Explainability stability and reliability evaluation
3.7.1
In addition to qualitative visual inspection, the reliability of explanations was quantitatively evaluated using stability and faithfulness metrics. Explanation stability was assessed by measuring the consistency of Grad-CAM++ heatmaps and SHAP feature attributions under small input perturbations, including Gaussian noise and minor spatial transformations. For image explanations, the Structural Similarity Index (SSIM) was used to compare original and perturbed Grad-CAM++ maps, while Pearson correlation was employed to evaluate consistency between SHAP attribution vectors.
Explanation faithfulness was evaluated by progressively masking the most highly activated image regions identified by Grad-CAM++ and removing the top-ranked clinical features identified by SHAP, followed by measuring the resulting decrease in prediction confidence. A larger drop in model confidence indicates stronger alignment between explanations and the model’s true decision-making process. These quantitative measures ensure that the generated explanations are stable, robust, and meaningfully linked to prediction outcomes.
Results
4
This section presents a comprehensive evaluation of the proposed explainable multi-modal deep learning framework. Quantitative diagnostic performance, explainability analysis, cross-dataset generalization, clinician-centered assessment, and ablation studies are reported using a combination of tables and figures to provide transparent and interpretable evidence of model effectiveness.
Experimental setup and evaluation protocol
4.1
Experiments were conducted on CBIS-DDSM, TCIA Breast MRI, and TCGA (BRCA, LUAD, and GBM) cohorts using stratified training, validation, and test splits. Uni-modal image-only and clinical-only baselines, as well as non-explainable multi-modal variants, were implemented under identical training settings to ensure fair comparison. Performance was evaluated using accuracy, sensitivity, specificity, F1-score, and AUC. Explainability was assessed using attribution faithfulness, stability, and clinician-alignment metrics. Stability and faithfulness were evaluated using SSIM-based heatmap similarity and attribution-removal confidence degradation tests.

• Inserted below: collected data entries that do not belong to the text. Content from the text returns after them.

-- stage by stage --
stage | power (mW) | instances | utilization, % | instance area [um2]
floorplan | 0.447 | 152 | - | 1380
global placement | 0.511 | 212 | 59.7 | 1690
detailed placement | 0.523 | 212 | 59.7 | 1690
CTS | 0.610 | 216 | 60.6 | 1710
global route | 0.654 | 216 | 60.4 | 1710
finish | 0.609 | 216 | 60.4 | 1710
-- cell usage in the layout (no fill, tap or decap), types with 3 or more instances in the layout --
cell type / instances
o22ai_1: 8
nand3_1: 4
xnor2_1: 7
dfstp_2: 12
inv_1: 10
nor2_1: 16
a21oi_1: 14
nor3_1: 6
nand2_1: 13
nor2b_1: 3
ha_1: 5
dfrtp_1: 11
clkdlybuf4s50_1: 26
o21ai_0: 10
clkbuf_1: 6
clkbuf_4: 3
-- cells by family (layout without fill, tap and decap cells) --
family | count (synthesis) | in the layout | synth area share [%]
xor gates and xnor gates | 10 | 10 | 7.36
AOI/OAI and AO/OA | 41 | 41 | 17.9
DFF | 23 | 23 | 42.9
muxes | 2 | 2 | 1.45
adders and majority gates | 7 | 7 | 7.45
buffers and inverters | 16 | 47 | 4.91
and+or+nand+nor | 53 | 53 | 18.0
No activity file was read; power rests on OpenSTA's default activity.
<file path="src/rtl/ffb_pkg.sv">
package ffb_pkg;
   typedef enum logic {
      KIND_DEMAND   = 1'b0,
      KIND_PREFETCH = 1'b1
   } rd_kind_e;
endpackage

</file>
<file path="src/rtl/ffb_entry_store.sv">
module ffb_entry_store #(
   parameter int unsigned NUM_BUF = 4,
   parameter int unsigned TW      = 14,
   parameter int unsigned DW      = 32
) (
   input  logic                         clk,
   input  logic                         rst_n,
   input  logic                         flush,
   input  logic [TW-1:0]                lk_tag,
   input  logic [NUM_BUF-1:0]           set_en,
   input  logic [NUM_BUF-1:0]           clr_en,
   input  logic [NUM_BUF-1:0][TW-1:0]   set_tag,
   input  logic [NUM_BUF-1:0][DW-1:0]   set_dat,
   output logic [NUM_BUF-1:0]           hit_vec,
   output logic                         hit_any,
   output logic [DW-1:0]                hit_dat
);
   logic [NUM_BUF-1:0]          vld_q;
   logic [NUM_BUF-1:0][TW-1:0]  tag_q;
   logic [NUM_BUF-1:0][DW-1:0]  dat_q;

   generate
      if (NUM_BUF < 3) begin : g_bad_depth
         $error("ffb_entry_store needs at least three slots");
      end
      for (genvar g = 0; g < NUM_BUF; g++) begin : g_slot
         always_ff @(posedge clk or negedge rst_n) begin
            if (!rst_n) begin
               vld_q[g] <= 1'b0;
               tag_q[g] <= '0;
               dat_q[g] <= '0;
            end else if (flush || clr_en[g]) begin
               vld_q[g] <= 1'b0;
            end else if (set_en[g]) begin
               vld_q[g] <= 1'b1;
               tag_q[g] <= set_tag[g];
               dat_q[g] <= set_dat[g];
            end
         end
         assign hit_vec[g] = vld_q[g] && (tag_q[g] == lk_tag);
      end
   endgenerate

   assign hit_any = |hit_vec;

   always_comb begin
      hit_dat = '0;
      for (int i = NUM_BUF - 1; i >= 0; i--) begin
         if (hit_vec[i]) hit_dat = dat_q[i];
      end
   end


   flush_clears_chk: assert property (@(posedge clk) disable iff (!rst_n)
      flush |=> (vld_q == '0));
endmodule

</file>
<file path="src/rtl/ffb_rr_ptr.sv">
module ffb_rr_ptr #(
   parameter int unsigned NUM_JMP = 3,
   localparam int unsigned PW = (NUM_JMP > 1) ? $clog2(NUM_JMP) : 1
) (
   input  logic          clk,
   input  logic          rst_n,
   input  logic          clear,
   input  logic          adv,
   input  logic          shrink,
   output logic [PW-1:0] ptr
);
   logic [PW-1:0] ptr_q;
   logic [PW-1:0] last_idx;

   generate
      if (NUM_JMP < 2) begin : g_bad_jmp
         $error("ffb_rr_ptr needs at least two target slots");
      end
   endgenerate

   assign last_idx = shrink ? PW'(NUM_JMP - 2) : PW'(NUM_JMP - 1);

   always_ff @(posedge clk or negedge rst_n) begin
      if (!rst_n)          ptr_q <= '0;
      else if (clear)      ptr_q <= '0;
      else if (adv)        ptr_q <= (ptr_q >= last_idx) ? '0 : ptr_q + 1'b1;
   end

   assign ptr = ptr_q;


   rr_range_chk: assert property (@(posedge clk) disable iff (!rst_n)
      ptr_q <= last_idx);
endmodule

</file>
<file path="src/rtl/ffb_nvm_model.sv">
module ffb_nvm_model
   import ffb_pkg::*;
#(
   parameter int unsigned AW   = 16,
   parameter int unsigned DW   = 32,
   parameter logic [DW-1:0] SEED = 32'h5A5A_0000
) (
   input  logic          clk,
   input  logic          rst_n,
   input  logic          start,
   input  rd_kind_e      start_kind,
   input  logic [AW-1:0] start_addr,
   input  logic          wait1,
   input  logic          cancel,
   output logic          busy,
   output rd_kind_e      kind,
   output logic [AW-1:0] addr,
   output logic          done,
   output logic [DW-1:0] data
);
   logic          busy_q;
   logic          cnt_q;
   rd_kind_e      kind_q;
   logic [AW-1:0] addr_q;

   generate
      if (AW < 3 || DW < AW) begin : g_bad_width
         $error("ffb_nvm_model width parameters out of range");
      end
   endgenerate

   always_ff @(posedge clk or negedge rst_n) begin
      if (!rst_n) begin
         busy_q <= 1'b0;
         cnt_q  <= 1'b0;
         kind_q <= KIND_DEMAND;
         addr_q <= '0;
      end else if (start) begin
         busy_q <= 1'b1;
         cnt_q  <= wait1;
         kind_q <= start_kind;
         addr_q <= start_addr;
      end else if (cancel || done) begin
         busy_q <= 1'b0;
      end else if (busy_q) begin
         cnt_q  <= 1'b0;
      end
   end

   assign busy = busy_q;
   assign kind = kind_q;
   assign addr = addr_q;
   assign done = busy_q && !cnt_q;
   assign data = DW'(addr_q) ^ SEED;


   start_busy_chk: assert property (@(posedge clk) disable iff (!rst_n)
      start |=> busy);

   wait_hold_chk: assert property (@(posedge clk) disable iff (!rst_n)
      (busy && cnt_q && !cancel && !start) |=> (busy && done));
endmodule

</file>
<file path="src/rtl/flash_fetch_accel.sv">
module flash_fetch_accel
   import ffb_pkg::*;
#(
   parameter int unsigned AW      = 16,
   parameter int unsigned DW      = 32,
   parameter int unsigned NUM_BUF = 4,
   parameter logic [DW-1:0] SEED  = 32'h5A5A_0000
) (
   input  logic          clk,
   input  logic          rst_n,
   input  logic          cfg_wait1,
   input  logic          cfg_prefetch_en,
   input  logic          req_valid,
   input  logic [AW-1:0] req_addr,
   output logic          req_ready,
   output logic          rsp_valid,
   output logic [DW-1:0] rsp_data,
   output logic          mem_rd_strobe,
   output logic [AW-1:0] mem_rd_addr
);
   localparam int unsigned TW      = AW - 2;
   localparam int unsigned NUM_JMP = NUM_BUF - 1;
   localparam int unsigned LV_SLOT = NUM_BUF - 1;
   localparam int unsigned PF_SLOT = NUM_BUF - 2;
   localparam int unsigned PW      = (NUM_JMP > 1) ? $clog2(NUM_JMP) : 1;

   generate
      if (NUM_BUF < 3) begin : g_bad_bufs
         $error("flash_fetch_accel needs at least three buffers");
      end
   endgenerate

   logic [TW-1:0]               req_tag;
   logic                        pe_q, flush;
   logic [NUM_BUF-1:0]          hit_vec, set_en, clr_en;
   logic [NUM_BUF-1:0][TW-1:0]  set_tag;
   logic [NUM_BUF-1:0][DW-1:0]  set_dat;
   logic                        hit_any;
   logic [DW-1:0]               hit_dat;
   logic                        nvm_busy, nvm_done, nvm_cancel, nvm_start;
   rd_kind_e                    nvm_kind, start_kind;
   logic [AW-1:0]               nvm_addr;
   logic [DW-1:0]               nvm_data;
   logic                        same_inflight, abort_pf, dem_start, pf_start, fill;
   logic                        arm_q;
   logic [TW-1:0]               arm_tag_q;
   logic [PW-1:0]               rr_ptr;
   logic                        rr_adv;

   assign req_tag = req_addr[AW-1:2];
   assign flush   = (cfg_prefetch_en != pe_q);

   always_ff @(posedge clk or negedge rst_n) begin
      if (!rst_n) pe_q <= 1'b0;
      else        pe_q <= cfg_prefetch_en;
   end

   ffb_entry_store #(.NUM_BUF(NUM_BUF), .TW(TW), .DW(DW)) store_i (
      .clk(clk), .rst_n(rst_n), .flush(flush), .lk_tag(req_tag),
      .set_en(set_en), .clr_en(clr_en), .set_tag(set_tag), .set_dat(set_dat),
      .hit_vec(hit_vec), .hit_any(hit_any), .hit_dat(hit_dat)
   );

   ffb_rr_ptr #(.NUM_JMP(NUM_JMP)) rr_i (
      .clk(clk), .rst_n(rst_n), .clear(flush), .adv(rr_adv),
      .shrink(pe_q), .ptr(rr_ptr)
   );

   ffb_nvm_model #(.AW(AW), .DW(DW), .SEED(SEED)) nvm_i (
      .clk(clk), .rst_n(rst_n), .start(nvm_start), .start_kind(start_kind),
      .start_addr(mem_rd_addr), .wait1(cfg_wait1), .cancel(nvm_cancel),
      .busy(nvm_busy), .kind(nvm_kind), .addr(nvm_addr), .done(nvm_done),
      .data(nvm_data)
   );

   // request side
   assign req_ready     = req_valid && hit_any && !flush;
   assign rsp_valid     = req_ready;
   assign rsp_data      = hit_dat;

   // array scheduling: demand first, prefetch only on idle cycles
   assign same_inflight = nvm_busy && (nvm_addr[AW-1:2] == req_tag);
   assign abort_pf      = nvm_busy && (nvm_kind == KIND_PREFETCH) && req_valid
                          && !same_inflight && !flush;
   assign dem_start     = req_valid && !hit_any && !flush && !same_inflight
                          && (!nvm_busy || abort_pf);
   assign pf_start      = pe_q && !flush && arm_q && !req_valid && !nvm_busy;
   assign nvm_start     = dem_start || pf_start;
   assign nvm_cancel    = flush || abort_pf;
   assign start_kind    = dem_start ? KIND_DEMAND : KIND_PREFETCH;
   assign mem_rd_strobe = nvm_start;
   assign mem_rd_addr   = dem_start ? {req_tag, 2'b00} : {arm_tag_q, 2'b00};
   assign fill          = nvm_done && !nvm_cancel;

   // slot updates
   always_comb begin
      set_en  = '0;
      clr_en  = '0;
      set_tag = '0;
      set_dat = '0;
      rr_adv  = 1'b0;
      if (fill) begin
         if (nvm_kind == KIND_PREFETCH) begin
            set_en[PF_SLOT]  = 1'b1;
            set_tag[PF_SLOT] = nvm_addr[AW-1:2];
            set_dat[PF_SLOT] = nvm_data;
         end else begin
            set_en[LV_SLOT]  = 1'b1;
            set_tag[LV_SLOT] = nvm_addr[AW-1:2];
            set_dat[LV_SLOT] = nvm_data;
            set_en[rr_ptr]   = 1'b1;
            set_tag[rr_ptr]  = nvm_addr[AW-1:2];
            set_dat[rr_ptr]  = nvm_data;
            rr_adv           = 1'b1;
         end
      end
      if (req_ready) begin
         set_en[LV_SLOT]  = 1'b1;
         set_tag[LV_SLOT] = req_tag;
         set_dat[LV_SLOT] = hit_dat;
         if (pe_q) clr_en[PF_SLOT] = 1'b1;
      end
   end

   // prefetch arming: one target, consumed when the read starts
   always_ff @(posedge clk or negedge rst_n) begin
      if (!rst_n) begin
         arm_q     <= 1'b0;
         arm_tag_q <= '0;
      end else if (flush) begin
         arm_q     <= 1'b0;
      end else if (req_ready) begin
         arm_q     <= 1'b1;
         arm_tag_q <= req_tag + 1'b1;
      end else if (pf_start) begin
         arm_q     <= 1'b0;
      end
   end


   hit_data_chk: assert property (@(posedge clk) disable iff (!rst_n)
      req_ready |-> (rsp_data == (DW'({req_tag, 2'b00}) ^ SEED)));

   no_dup_read_chk: assert property (@(posedge clk) disable iff (!rst_n)
      (req_valid && nvm_busy && (nvm_addr[AW-1:2] == req_tag)) |-> !mem_rd_strobe);

   idle_read_pf_chk: assert property (@(posedge clk) disable iff (!rst_n)
      (mem_rd_strobe && !req_valid) |-> cfg_prefetch_en);
endmodule

</file>
<file path="config.mk">
export PLATFORM = sky130hd
export DESIGN_NAME = flash_fetch_accel
export DESIGN_NICKNAME = d
export VERILOG_FILES = /design/src/rtl/ffb_pkg.sv /design/src/rtl/ffb_entry_store.sv /design/src/rtl/ffb_rr_ptr.sv /design/src/rtl/ffb_nvm_model.sv /design/src/rtl/flash_fetch_accel.sv
export SDC_FILE = /design/constraint.sdc
export NUM_CORES = 1
export LEC_CHECK = 0
export ABC_AREA = 1
export BUFFER_PORTS_ARGS = -buffer_cell sky130_fd_sc_hd__buf_2
export CORE_MARGIN = 4
export CORE_UTILIZATION = 40
export DETAILED_ROUTE_END_ITERATION = 10
export SLEW_MARGIN = 20
export SYNTH_ARGS = -nofsm -noshare
export SYNTH_HDL_FRONTEND = slang
export SYNTH_SLANG_ARGS = --single-unit
</file>
<file path="constraint.sdc">
create_clock -name clk -period 1.9 [get_ports clk]
set_input_delay 0.19 -clock clk [delete_from_list [all_inputs] [get_ports clk]]
set_output_delay 0.19 -clock clk [all_outputs]
set_load 0.01 [all_outputs]
</file>
**Yosys cells after proc, flatten, opt, wreduce, memory -nomap -nowiden**

Cells that the tools add are included.

- Bits in registers: 225
- Output and inout port bits: 51

- Mux-type cells: 52
- Magnitude comparators: 3
- Eq/ne operators: 7
- Bitwise operators: 2
- Reduce and logical (&&, ||, !) cells: 49
- Add/subtract/negate cells: 2

Operators with widths:

| kind | count |
|---|---|
| $mux W32 | 8 |
| $bwmux W128 | 1 |
| $mux W128 | 1 |
| $eq A14 B14 Y1 | 5 |
| $demux W32 S2 | 1 |
| $mux W64 | 1 |
| $bwmux W56 | 1 |
| $mux W14 | 4 |
| $mux W56 | 1 |
| $demux W14 S2 | 1 |
| $mux W28 | 1 |
| $mux W1 | 24 |
| $logic_and A1 B1 Y1 | 22 |
| $mux W16 | 1 |
| $add A14 B1 Y14 const B | 1 |
| $reduce_bool A2 Y1 | 7 |
| $reduce_and A2 Y1 | 6 |
| $mux W2 | 5 |
| $logic_not A1 Y1 | 7 |
| $logic_or A1 B1 Y1 | 5 |
| $mux W4 | 1 |
| $reduce_or A4 Y1 | 1 |
| $lt A2 B3 Y1 const B | 1 |
| $reduce_bool A3 Y1 | 1 |
| other kinds (7) | 8 |

**Depth between registers and ports, before layout**

- Word-level depth: 12
- Gate-level depth with buffers: 16

**Cells and area by module**

A second synthesis with hierarchy kept.

- Cell total of the unflattened synthesis: 1,826
- Area total of the unflattened synthesis: 14,341.3 um^2

Modules (own cells, without submodules):

| module | instances | sequential area each (um^2) | area each (um^2) | cells an instance |
|---|---|---|---|---|
| ffb_entry_store | 1 | 4,704.5 | 9,570.4 | 1,073 |
| flash_fetch_accel | 1 | 400.4 | 3,612.2 | 614 |
| ffb_nvm_model | 1 | 475.5 | 1,006.0 | 119 |
| ffb_rr_ptr | 1 | 50.0 | 152.6 | 20 |

**Worst setup path after synthesis**

Ideal clock, no wire load.

- Kind: register -> output
- From: reg pe_q
- To: out mem_rd_addr[10]
- Data required time: 1,710 ps
- Buffers on the path: 1
- Slack: -282 ps
- Stages on the path, launching flop included: 9
- Arrival time: 1,992 ps
- Cell sequence: dfrtp_1 ha_1 nor2_1 o21ai_0 a21oi_2 nand3_4 buf_2 nand2_1 and2_1

- Longest elaborated chain between the ends: 6
- Elaborated cells on any way between the ends: 8

Ends and longest elaborated chain:

| element | line | text |
|---|---|---|
| start: declaration | flash_fetch_accel.sv:34 | `logic pe_q, flush;` |
| start signal: assignment | flash_fetch_accel.sv:55 | `else pe_q <= cfg_prefetch_en;` |
| $ne A1 B1 Y1 (*) | flash_fetch_accel.sv:51 | `assign flush = (cfg_prefetch_en != pe_q);` |
| $logic_not A1 Y1 (*) | flash_fetch_accel.sv:84, flash_fetch_accel.sv:85 |  |
| $logic_and A1 B1 Y1, on equally long branches | flash_fetch_accel.sv:85, flash_fetch_accel.sv:84 |  |
| $logic_and A1 B1 Y1 / $logic_or A1 B1 Y1 (equally long branches) | flash_fetch_accel.sv:85, flash_fetch_accel.sv:86 |  |
| $logic_and A1 B1 Y1 (*) | flash_fetch_accel.sv:86 | `&& (!nvm_busy \|\| abort_pf);` |
| $mux W16 (*) | flash_fetch_accel.sv:92 | `assign mem_rd_addr = dem_start ? {req_tag, 2'b00} : {arm_tag_q, 2'b00};` |
| end: declaration | flash_fetch_accel.sv:19 | `output logic [AW-1:0] mem_rd_addr` |

Every way passes the cells marked *; elsewhere a longest branch is shown, timed or not.

==> results.md <==
- Routed Antenna Nets: 0
- Worst setup margin: -0.679 ns
- Grt met2 use: 0.487
- Largest family of logic cells by synthesized area: simple AND/OR/NAND/NOR gates
- Final min period: 2.58 ns
- Worst R2R End: nvm_i.addr[5]
- Setup tns final: -60.84 ns
- Num CTS Buffers: 17
- Synth warn: 0
- Max-slew violations: 0
- Die ar.: 25000 µm²
- Maxcap violations: 0
- DRC Markers: 0
- # port buffers: 67
- Mux share of post-synthesis cell area: 0
- Sink Count: 130
- Pwr Density: 901 nW/µm²
- 1st-iter DRT viols: 1211
- Met1 usage: 0.428
- Max Clock Freq: 0.388 GHz
- Status: finished with violations
- R2r worst-path depth: 16
- Simple-Gate Fraction of Synth Area: 0.432
- Main flop type after synthesis: dfrtp_1
- Unrepaired setup endpoints after global routing: true
- Clk_lat worst skew: 0.43 ns
- Final Cell Area: 14200 µm²
- Number of flops mapped to enable cells by yosys: 0
- IO Pins: 72
- Setup slack, reg-to-reg: -0.40 ns
- Post-Layout Cell Count: 2056
- Synth top area share: 0.361
- Met3 Track Usage GR: 0.0662
- Reg clk slew, reported paths: 0.07 ns
- Synth Area in XOR/XNOR: 0.0212
- Total GRT Usage: 0.314
- GR peak layer: met2
- Crit. Startpoint: store_i.dat_q[38]
- Vias in the first global route: 10600
- First-pass GRT wire length: 59700 µm
- Final net count: 1791
- Post-placement cell area: 11500 µm²
- Chip Width: 158 µm
- TritonCTS clock tree: done
- Die height: 158 µm
- Post-synthesis cell type count: 31
- Pre-Repair DR Iteration Count: 6
- DP Wirelength: 26300 µm
- Complex-gate fraction of the synthesized area: 0.0687
- Share of synthesized registers carrying an async set or reset: 1.00
- Sequential area share after synthesis: 0.361
- DP Worst Slack: -0.401 ns
- CP endpoint kind: output port
- Final Setup Violations: 172
- Hold_ws: 0.207 ns
- Clk root buf: clkbuf_16
- Final Hold Fails: 0
- Synth Register Bits: 130
- R2r startpoint: store_i.dat_q[38]
- Failing checks: negative setup slack
- Grt ovf: 0
- Clock Tree Buf Depth: 2
- Post-Synth Adder-Cell Area: 0.00971
- Top cells by area, synth: dfrtp_1, nand2_1, nand3_1, nor2_1, inv_1
- Count leader, synth: nand2_1
- Layout cells sized above 1: 0.411
- Synth area leader: dfrtp_1
- CTS H-tree depth: 4
- Largest net degree at the start of global routing: 48
- Leakage Power: 7.56 nW
- Core area: 22000 µm²
- Antenna cell count: 0
- Post-synth top cells: nand2_1, nor2_1, nand3_1, inv_1, dfrtp_1
- Startpoint types: flip-flop
- Largest fanout on the critical path: 8
- Placer Congestion: 1.03
- Avg Inst Size Synth: 6.33 µm²
- Area Growth Syn to Fin: 57.8%
- DP Cell Count: 1953
- Total power: 12.8 mW
- Arr. time, crit path: 2.39 ns
- Tcrit/Tclk final: 1.36
- Worst Hold Path Cells: 4
- Via/cell ratio: 5.41
- Critical path required time: 1.71 ns
- CP Capture Point: mem_rd_addr[2]
- Initial antenna violation count: 0
- Synthesized area: 9020 µm²
- Post-Route WL: 39800 µm
- Critical path type: flip-flop to output port
- Routed len/inst: 19.4 µm
- Via count: 11100
- Gate Count Post-Synth: 1425
- Worst vdd ir: 0.721 mV
- Worst Skew: 0.0117 ns
- Hold Crit Class: primary input to flip-flop
- Final core utilization: 0.646
- Row cnt: 54
- Starting Density: 0.409
cells in the final DEF (no fill, tap or decap), types with 4 or more instances in the layout:
cell / n
nand3_4: 8
xnor2_1: 5
dfrtp_1: 128
nand2_2: 66
a21oi_2: 28
nand3_2: 62
ha_1: 6
nand3_1: 97
clkbuf_16: 21
clkinv_2: 5
inv_1: 117
o21ai_1: 19
a21oi_1: 26
nand4_1: 36
nand2_4: 13
buf_16: 7
buf_4: 245
xor2_1: 12
nand2_1: 409
buf_2: 52
clkinv_4: 4
nor2_4: 23
nor2_2: 42
and2_4: 9
inv_2: 43
o21ai_2: 6
nor2_1: 134
xnor2_2: 4
buf_12: 32
buf_6: 38
o21ai_0: 42
and2_1: 5
area by class of cell:
cell class,instances,area (µm²)
clock buffers,19,443
clock inverters,13,113
fillers,1885,7790
inverters,164,641
multi-input cells,1065,5870
flip-flops and latches,130,3260
well taps,280,350
repair buffers,384,3550
repair inverters,1,11.3
kinds of logic after synthesis:
kind of cell / Yosys count
simple gates: 911
buf+inv: 232
flops: 130
compound gates: 123
xor+xnor: 21
fa+ha+maj: 7
other cells: 1
worst min-delay path by stage:
stage / start / endpoint / slack (ns)
3_5_place_dp: rst_n / store_i.dat_q[113] / 0.17
2_1_floorplan: rst_n / arm_q / -0.11
4_1_cts: req_addr[10] / store_i.tag_q[50] / 0.20
5_1_grt: req_addr[2] / store_i.tag_q[42] / 0.23
6_report: req_addr[10] / store_i.tag_q[50] / 0.21
3_3_place_gp: rst_n / store_i.dat_q[113] / 0.16
metal layers:
metal	up-vias	routed length, µm
met3	121	3830
met4	2	1650
met5	-	68
met2	587	17900
met1	5236	16300
li1	5169	-
power by group:
part | switching [mW] | internal [mW]
Combinational | 2.78 | 2.49
Clock | 1.36 | 1.83
Sequential | 0.819 | 3.55
critical path: stages, from the launching register on:
cell and delay, ns:
dfrtp_1 0.40, inv_2 0.07, nand2_2 0.07, nand2_2 0.08
nor2_1 0.04, nand2_1 0.08, nor2_1 0.05, nand2_2 0.16
nand2_4 0.09, nor2_4 0.24, nand3_4 0.26, nand2_2 0.15
and2_1 0.13, buf_2 0.13
registers in the layout, summed over array words and instances (netlist names):
name / count
nvm_i.addr: 14
store_i.vld_q: 4
nvm_i.cnt_q: 1
store_i.tag_q: 27
arm_tag_q: 14
nvm_i.busy: 1
pe_q: 1
store_i.dat_q: 64
arm_q: 1
rr_i.ptr: 2
nvm_i.kind: 1
what timing repair did:
action	CTS	global route
hold endpoints to repair	40	0
setup endpoints to repair	169	178
setup buffers	25	33
resized for setup	207	198
gates cloned	10	5
hold buffers	3	0
pin swaps	86	79
Note: power is estimated with default switching activity, not from simulation.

Overall diagnostic performance
4.2
Table 2 presents a summary of the diagnostic capability of the suggested framework as a comparison to various uni-modal and multi-modal baselines on breast cancer datasets. The explanable multi-modal model kept on delivering enhanced performances, showing that it was able to better balance sensitivity and specificity.
Figure 2 displays representative image-level explanations obtained through Grad-CAM++. The superimposed heatmaps on mammography and MRI images point to the spatial areas that have the strongest influence on the model’s diagnostic predictions. The locally activated regions are in line with the clinically relevant tumor areas, which implies that the suggested model is concentrating on significant radiological features for the decision-making process.
Image-level explainability using Grad-CAM++. Grad-CAM++ heatmaps overlaid on representative mammography (CBIS-DDSM) and MRI (TCIA) images.
Comparison with uni-modal and non-explainable models
4.3
A comparative evaluation of different model configurations was performed to understand the contribution of multi-modal integration more clearly. As outlined in Table 3, uni-modal strategies had some inherent disadvantages that were revealed when these methods were used in isolation. Image-only models did not have enough patient-specific contextual information, whereas clinical-only models had reduced discriminative capability because they lacked visual tumor characteristics.
Multi-modal models with simple feature concatenation were slightly better than uni-modal baselines; however, their performance was still not ideal due to the very limited cross-modal interaction. On the other hand, the proposed explainable multi-modal framework, which combines attention-based fusion with explainability mechanisms, was able to achieve the most balanced and robust performance. In fact, its predictive accuracy was at par with or even better than that of non-explainable multi-modal baselines, thus, the incorporation of explainability does not compromise the diagnostic effectiveness.
Figure 3 shows the comparison of the various model configurations by means of bar plots of Accuracy, AUC, and F1-score. The multi-modal model with attention-based fusion and explainability that was proposed is always better than the uni-modal and simple fusion baselines, which proves that adaptive multi-modal integration enhances predictive performance to even higher levels of accuracy.
Performance comparison across model configurations. Bar plots comparing classification performance in terms of accuracy, AUC, and F1-score for image-only, clinical-only, multi-modal with feature concatenation, and the proposed multi-modal model with attention-based fusion and explainability. The results demonstrate consistent performance gains achieved through adaptive multi-modal integration without compromising predictive accuracy.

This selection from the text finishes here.